Kind lady of the checkout – that is why I could not take up your offer of two packets of crisps for £1. Ask me today – pay day – and I will be delighted to accept the offer.
It’s a funny thing money. I’ve never really been money orientated. I either have it, or I don’t – and I rarely have it two days before the 15th of each month when my salary drops into the bank. The 15th is always a good day. The 13th and 14th (sometimes even the 11th and 12th) are never good days on the money front. These are my Dow Jones down days.

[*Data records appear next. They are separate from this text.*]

**config.mk**
```make
export PLATFORM = sky130hd
export DESIGN_NAME = decode_ctrl_pipe
export DESIGN_NICKNAME = d
export VERILOG_FILES = /design/src/rtl/decode_ctrl_pipe.sv
export SDC_FILE = /design/constraint.sdc
export NUM_CORES = 1
export LEC_CHECK = 0
export BUFFER_PORTS_ARGS = -buffer_cell sky130_fd_sc_hd__buf_2
export CAP_MARGIN = 5
export CORE_MARGIN = 2
export CORE_UTILIZATION = 35
export DETAILED_ROUTE_END_ITERATION = 7
export GPL_ROUTABILITY_DRIVEN = 1
export PLACE_DENSITY = 0.58
export SETUP_SLACK_MARGIN = 0.02
export SLEW_MARGIN = 20
export SYNTH_ARGS = -nofsm -noshare
export SYNTH_HDL_FRONTEND = slang
export SYNTH_SLANG_ARGS = --single-unit
```
**constraint.sdc**
```tcl
create_clock -name clk_i -period 2 [get_ports clk_i]
set_clock_uncertainty 0.05 [all_clocks]
set_input_delay 0.1 -clock clk_i [delete_from_list [all_inputs] [get_ports clk_i]]
set_output_delay 0.1 -clock clk_i [all_outputs]
set_load 0.01 [all_outputs]
```
===== config.mk =====
export PLATFORM = sky130hd
export DESIGN_NAME = dmem_arbiter
export DESIGN_NICKNAME = d
export VERILOG_FILES = /design/src/rtl/dmem_arbiter.sv
export SDC_FILE = /design/constraint.sdc
export NUM_CORES = 1
export LEC_CHECK = 0
export CORE_UTILIZATION = 35
export CTS_BUF_LIST = sky130_fd_sc_hd__clkbuf_8
export DETAILED_ROUTE_END_ITERATION = 6
export PLACE_DENSITY = 0.7
export SLEW_MARGIN = 25
export SYNTH_ARGS = -nofsm -noshare
export SYNTH_HDL_FRONTEND = slang
export SYNTH_SLANG_ARGS = --single-unit

===== constraint.sdc =====
create_clock -name clk -period 1.7 [get_ports clk]
set_input_delay 0.34 -clock clk [delete_from_list [all_inputs] [get_ports clk]]
set_output_delay 0.34 -clock clk [all_outputs]
set_load 0.05 [all_outputs]
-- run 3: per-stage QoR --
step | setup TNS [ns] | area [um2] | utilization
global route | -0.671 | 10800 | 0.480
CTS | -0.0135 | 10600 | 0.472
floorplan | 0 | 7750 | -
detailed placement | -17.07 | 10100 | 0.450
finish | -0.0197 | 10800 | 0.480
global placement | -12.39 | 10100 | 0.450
`config.mk`:
```
export PLATFORM = sky130hd
export DESIGN_NAME = hwpe_multi_cfg_ctrl
export DESIGN_NICKNAME = d
export VERILOG_FILES = /design/src/rtl/hwpe_multi_cfg_ctrl.sv
export SDC_FILE = /design/constraint.sdc
export NUM_CORES = 1
export LEC_CHECK = 0
export BUFFER_PORTS_ARGS = -buffer_cell sky130_fd_sc_hd__buf_2
export CAP_MARGIN = 15
export CORE_AREA = 5 5 128 130
export CTS_CLUSTER_SIZE = 10
export DETAILED_ROUTE_END_ITERATION = 10
export DIE_AREA = 0 0 133 135
export PLACE_DENSITY_LB_ADDON = 0.08
export SETUP_SLACK_MARGIN = 0.02
export SYNTH_ARGS = -nofsm -noshare
export SYNTH_HDL_FRONTEND = slang
export SYNTH_SLANG_ARGS = --single-unit
```
`constraint.sdc`:
```
create_clock -name clk -period 2.6 [get_ports clk]
set_clock_uncertainty 0.2 [all_clocks]
set_input_delay 0 -clock clk [delete_from_list [all_inputs] [get_ports clk]]
set_output_delay 0 -clock clk [all_outputs]
set_load 0.02 [all_outputs]
```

And that is when innovative eating is on the menu. Noodles (18p a packet at Sainsbury’s) are passable if you add a stock cube and cuddle them up alongside a defrosted (and cooked) chicken burger. Meat paste (two for £1 at the Co-op) is a standby. Potato fritters are excellent – I always have a packet of flour handy – and go down a treat with mustard. My frugal dietary existence at the end of each pay period could be eased if I remembered to look in my freezer – but I don’t.
On the 10th of this month I did and rescued from its depth some link sausages. On the 11th I made toad-in-the-hole. Or, more correctly, I failed to make toad-in-the-hole. I enjoy cooking – soups and main meals, but not puddings.
I whisked up my plain flour with milk and an egg and added some chilly peppers. The trouble is that I experiment and add bits and pieces.
At the back of cupboard I discovered a packet of doughboy mix that had a couple of tablespoons left which I duly added. I carefully placed my links into the mix and placed the asshet into my pre-heated gas oven.
My eagerly-awaited toad-in-the-hole ended in the bucket. It didn’t rise – it was a stodgy mess that a pig would have turned up its snout at. It was probably the flour, but I suspect the out-of-date doughboy mix.
I was saved by a pan of fritters made with new potatoes that were probably nine months old. Well done South Ayrshire Council for exposing the great new tattie scandal.
Tattiegate scandals are, however, nothing new. Chip shops always upped their prices when the crop of new tatties arrived. But when they became old potatoes, the price never came down.
When I was freelancing I worked alongside a pretty famous folk singer. Folkies are like journalists – prone to running out of cash. We discussed what we needed to survive and agreed – tatties and toilet roll.